Saved entries

"""

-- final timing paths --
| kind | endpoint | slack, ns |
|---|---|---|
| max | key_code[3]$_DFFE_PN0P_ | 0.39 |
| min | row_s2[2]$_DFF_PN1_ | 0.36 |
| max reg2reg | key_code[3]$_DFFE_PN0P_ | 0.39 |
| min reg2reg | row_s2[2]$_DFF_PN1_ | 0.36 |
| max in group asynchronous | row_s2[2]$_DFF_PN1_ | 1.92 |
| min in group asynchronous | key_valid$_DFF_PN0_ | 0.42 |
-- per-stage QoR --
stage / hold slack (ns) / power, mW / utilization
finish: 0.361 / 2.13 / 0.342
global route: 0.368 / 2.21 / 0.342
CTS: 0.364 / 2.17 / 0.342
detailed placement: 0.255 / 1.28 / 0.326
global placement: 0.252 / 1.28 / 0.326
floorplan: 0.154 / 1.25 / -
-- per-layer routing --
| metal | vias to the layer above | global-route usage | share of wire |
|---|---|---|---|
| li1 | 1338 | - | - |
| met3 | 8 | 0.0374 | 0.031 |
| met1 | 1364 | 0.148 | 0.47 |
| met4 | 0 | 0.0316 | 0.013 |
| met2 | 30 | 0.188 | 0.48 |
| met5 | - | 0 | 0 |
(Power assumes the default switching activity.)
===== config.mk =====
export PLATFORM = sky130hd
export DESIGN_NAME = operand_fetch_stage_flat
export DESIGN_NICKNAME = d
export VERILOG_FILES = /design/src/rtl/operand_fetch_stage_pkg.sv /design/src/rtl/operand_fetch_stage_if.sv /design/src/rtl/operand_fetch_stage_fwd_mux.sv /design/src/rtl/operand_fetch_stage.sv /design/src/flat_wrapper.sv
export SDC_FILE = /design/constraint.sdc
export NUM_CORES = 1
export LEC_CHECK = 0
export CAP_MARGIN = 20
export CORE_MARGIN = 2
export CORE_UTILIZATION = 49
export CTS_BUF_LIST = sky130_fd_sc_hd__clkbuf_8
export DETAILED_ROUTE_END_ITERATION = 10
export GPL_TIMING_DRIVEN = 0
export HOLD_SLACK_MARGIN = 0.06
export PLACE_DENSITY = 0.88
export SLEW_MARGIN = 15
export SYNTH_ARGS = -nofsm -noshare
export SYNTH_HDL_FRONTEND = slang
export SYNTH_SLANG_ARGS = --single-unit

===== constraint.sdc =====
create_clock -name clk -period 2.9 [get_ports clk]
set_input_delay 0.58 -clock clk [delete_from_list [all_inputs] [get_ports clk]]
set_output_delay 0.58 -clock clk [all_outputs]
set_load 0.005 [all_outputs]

"""
"""

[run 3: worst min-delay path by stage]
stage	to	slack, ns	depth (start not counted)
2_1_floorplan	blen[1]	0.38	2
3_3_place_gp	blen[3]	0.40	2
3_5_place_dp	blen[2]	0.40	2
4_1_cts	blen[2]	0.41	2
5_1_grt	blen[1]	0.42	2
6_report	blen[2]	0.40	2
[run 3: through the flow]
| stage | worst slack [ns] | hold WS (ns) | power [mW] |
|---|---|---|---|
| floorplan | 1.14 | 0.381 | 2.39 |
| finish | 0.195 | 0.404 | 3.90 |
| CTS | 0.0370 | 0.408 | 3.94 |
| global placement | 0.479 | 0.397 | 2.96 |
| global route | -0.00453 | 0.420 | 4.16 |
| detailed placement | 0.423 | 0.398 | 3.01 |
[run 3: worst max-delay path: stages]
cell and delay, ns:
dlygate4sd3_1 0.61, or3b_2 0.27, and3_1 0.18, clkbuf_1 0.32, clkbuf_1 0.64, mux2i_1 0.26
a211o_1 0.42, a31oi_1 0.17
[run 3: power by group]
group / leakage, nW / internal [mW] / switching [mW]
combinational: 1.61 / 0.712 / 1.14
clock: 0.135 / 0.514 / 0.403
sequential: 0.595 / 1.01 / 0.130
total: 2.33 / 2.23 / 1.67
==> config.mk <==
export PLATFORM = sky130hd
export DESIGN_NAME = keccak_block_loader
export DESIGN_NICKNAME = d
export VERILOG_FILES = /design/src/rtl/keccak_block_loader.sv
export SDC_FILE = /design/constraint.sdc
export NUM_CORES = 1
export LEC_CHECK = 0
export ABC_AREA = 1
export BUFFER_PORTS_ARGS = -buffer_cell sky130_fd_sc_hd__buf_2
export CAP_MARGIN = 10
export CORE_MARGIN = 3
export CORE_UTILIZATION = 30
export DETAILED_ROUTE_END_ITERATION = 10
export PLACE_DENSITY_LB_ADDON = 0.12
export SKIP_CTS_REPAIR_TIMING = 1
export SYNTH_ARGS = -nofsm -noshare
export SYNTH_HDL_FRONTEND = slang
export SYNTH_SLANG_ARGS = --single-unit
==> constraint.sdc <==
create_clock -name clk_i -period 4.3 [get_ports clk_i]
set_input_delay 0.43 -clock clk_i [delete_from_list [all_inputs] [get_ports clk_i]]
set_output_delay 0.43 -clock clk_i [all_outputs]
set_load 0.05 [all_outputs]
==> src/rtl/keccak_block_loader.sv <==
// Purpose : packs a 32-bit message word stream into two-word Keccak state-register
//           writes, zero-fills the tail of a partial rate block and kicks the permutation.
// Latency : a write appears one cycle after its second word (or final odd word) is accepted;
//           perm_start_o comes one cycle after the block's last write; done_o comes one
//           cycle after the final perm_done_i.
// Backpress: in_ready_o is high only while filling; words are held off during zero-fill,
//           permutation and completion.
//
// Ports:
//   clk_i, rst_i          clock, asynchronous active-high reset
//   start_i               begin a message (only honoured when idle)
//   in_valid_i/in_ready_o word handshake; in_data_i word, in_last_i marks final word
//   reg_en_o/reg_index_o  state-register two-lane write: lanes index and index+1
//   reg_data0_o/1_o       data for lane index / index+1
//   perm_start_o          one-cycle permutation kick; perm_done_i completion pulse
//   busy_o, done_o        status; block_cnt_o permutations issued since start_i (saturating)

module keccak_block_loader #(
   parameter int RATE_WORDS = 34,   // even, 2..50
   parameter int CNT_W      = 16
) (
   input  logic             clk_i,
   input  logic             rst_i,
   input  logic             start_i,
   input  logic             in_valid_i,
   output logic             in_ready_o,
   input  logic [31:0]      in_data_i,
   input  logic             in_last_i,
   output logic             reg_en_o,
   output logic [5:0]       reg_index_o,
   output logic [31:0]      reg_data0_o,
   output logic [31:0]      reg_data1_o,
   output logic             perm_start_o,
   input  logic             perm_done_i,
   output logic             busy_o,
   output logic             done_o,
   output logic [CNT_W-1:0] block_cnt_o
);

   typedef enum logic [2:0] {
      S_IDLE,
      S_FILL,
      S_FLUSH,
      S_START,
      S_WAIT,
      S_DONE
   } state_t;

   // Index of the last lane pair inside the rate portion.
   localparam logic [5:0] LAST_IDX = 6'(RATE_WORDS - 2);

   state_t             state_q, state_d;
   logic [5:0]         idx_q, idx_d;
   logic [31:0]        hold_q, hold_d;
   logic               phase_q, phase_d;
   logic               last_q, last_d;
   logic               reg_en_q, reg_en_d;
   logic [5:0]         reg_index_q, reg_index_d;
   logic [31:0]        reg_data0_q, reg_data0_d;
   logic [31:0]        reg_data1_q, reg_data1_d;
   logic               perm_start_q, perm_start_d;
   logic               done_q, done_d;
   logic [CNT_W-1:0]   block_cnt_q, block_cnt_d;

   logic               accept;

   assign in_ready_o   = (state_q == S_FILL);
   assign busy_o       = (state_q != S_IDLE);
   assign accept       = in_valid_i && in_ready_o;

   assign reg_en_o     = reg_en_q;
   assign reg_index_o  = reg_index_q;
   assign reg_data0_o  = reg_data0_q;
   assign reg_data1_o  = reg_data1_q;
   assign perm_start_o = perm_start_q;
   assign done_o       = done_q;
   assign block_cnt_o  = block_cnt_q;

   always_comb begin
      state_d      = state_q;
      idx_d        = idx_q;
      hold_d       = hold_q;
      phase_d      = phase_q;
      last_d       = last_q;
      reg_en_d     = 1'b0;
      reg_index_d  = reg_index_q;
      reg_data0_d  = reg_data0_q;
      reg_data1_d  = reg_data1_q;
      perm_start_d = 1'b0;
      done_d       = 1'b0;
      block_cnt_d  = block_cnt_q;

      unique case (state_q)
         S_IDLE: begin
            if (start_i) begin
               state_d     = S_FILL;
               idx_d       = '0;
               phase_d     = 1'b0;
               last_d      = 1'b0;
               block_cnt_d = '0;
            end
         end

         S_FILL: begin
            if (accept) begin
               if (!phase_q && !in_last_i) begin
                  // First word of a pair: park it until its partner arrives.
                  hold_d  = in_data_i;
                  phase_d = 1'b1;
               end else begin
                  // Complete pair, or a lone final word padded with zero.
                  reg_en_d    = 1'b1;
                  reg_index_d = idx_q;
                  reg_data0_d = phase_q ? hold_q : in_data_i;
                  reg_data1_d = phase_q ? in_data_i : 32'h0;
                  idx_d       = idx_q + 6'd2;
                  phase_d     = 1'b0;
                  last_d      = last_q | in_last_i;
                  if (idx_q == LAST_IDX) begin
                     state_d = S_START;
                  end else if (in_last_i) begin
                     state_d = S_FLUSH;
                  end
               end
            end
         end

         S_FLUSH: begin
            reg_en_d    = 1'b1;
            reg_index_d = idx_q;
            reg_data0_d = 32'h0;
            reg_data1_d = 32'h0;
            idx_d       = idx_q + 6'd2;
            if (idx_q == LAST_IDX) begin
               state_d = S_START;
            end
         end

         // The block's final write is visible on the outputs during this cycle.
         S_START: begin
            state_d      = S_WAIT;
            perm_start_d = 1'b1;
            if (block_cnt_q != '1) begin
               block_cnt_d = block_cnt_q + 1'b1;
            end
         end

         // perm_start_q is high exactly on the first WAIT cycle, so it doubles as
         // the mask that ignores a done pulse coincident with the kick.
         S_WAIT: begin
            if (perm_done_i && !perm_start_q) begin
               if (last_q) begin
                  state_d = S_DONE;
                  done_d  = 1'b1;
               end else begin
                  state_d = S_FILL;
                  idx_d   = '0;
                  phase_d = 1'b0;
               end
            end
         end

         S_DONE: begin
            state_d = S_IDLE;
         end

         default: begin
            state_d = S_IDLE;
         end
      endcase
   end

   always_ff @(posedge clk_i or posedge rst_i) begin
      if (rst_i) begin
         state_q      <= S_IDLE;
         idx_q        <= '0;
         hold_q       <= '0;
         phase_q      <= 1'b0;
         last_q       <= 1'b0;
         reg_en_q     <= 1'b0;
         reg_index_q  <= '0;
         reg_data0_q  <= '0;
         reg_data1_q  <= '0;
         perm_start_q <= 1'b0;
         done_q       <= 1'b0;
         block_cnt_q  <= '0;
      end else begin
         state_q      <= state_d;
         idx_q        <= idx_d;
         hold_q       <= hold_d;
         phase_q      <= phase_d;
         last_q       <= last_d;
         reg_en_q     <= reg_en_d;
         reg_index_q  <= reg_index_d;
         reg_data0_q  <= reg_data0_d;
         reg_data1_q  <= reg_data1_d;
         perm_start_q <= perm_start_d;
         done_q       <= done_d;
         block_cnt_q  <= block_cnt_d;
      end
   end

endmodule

"""

### Exercise:
From the data above, output only the lines between the line containing "-- final timing" and the line containing "0.0316 | 0.013 |", inclusive, exactly as written.

### Exercise output:
-- final timing paths --
| kind | endpoint | slack, ns |
|---|---|---|
| max | key_code[3]$_DFFE_PN0P_ | 0.39 |
| min | row_s2[2]$_DFF_PN1_ | 0.36 |
| max reg2reg | key_code[3]$_DFFE_PN0P_ | 0.39 |
| min reg2reg | row_s2[2]$_DFF_PN1_ | 0.36 |
| max in group asynchronous | row_s2[2]$_DFF_PN1_ | 1.92 |
| min in group asynchronous | key_valid$_DFF_PN0_ | 0.42 |
-- per-stage QoR --
stage / hold slack (ns) / power, mW / utilization
finish: 0.361 / 2.13 / 0.342
global route: 0.368 / 2.21 / 0.342
CTS: 0.364 / 2.17 / 0.342
detailed placement: 0.255 / 1.28 / 0.326
global placement: 0.252 / 1.28 / 0.326
floorplan: 0.154 / 1.25 / -
-- per-layer routing --
| metal | vias to the layer above | global-route usage | share of wire |
|---|---|---|---|
| li1 | 1338 | - | - |
| met3 | 8 | 0.0374 | 0.031 |
| met1 | 1364 | 0.148 | 0.47 |
| met4 | 0 | 0.0316 | 0.013 |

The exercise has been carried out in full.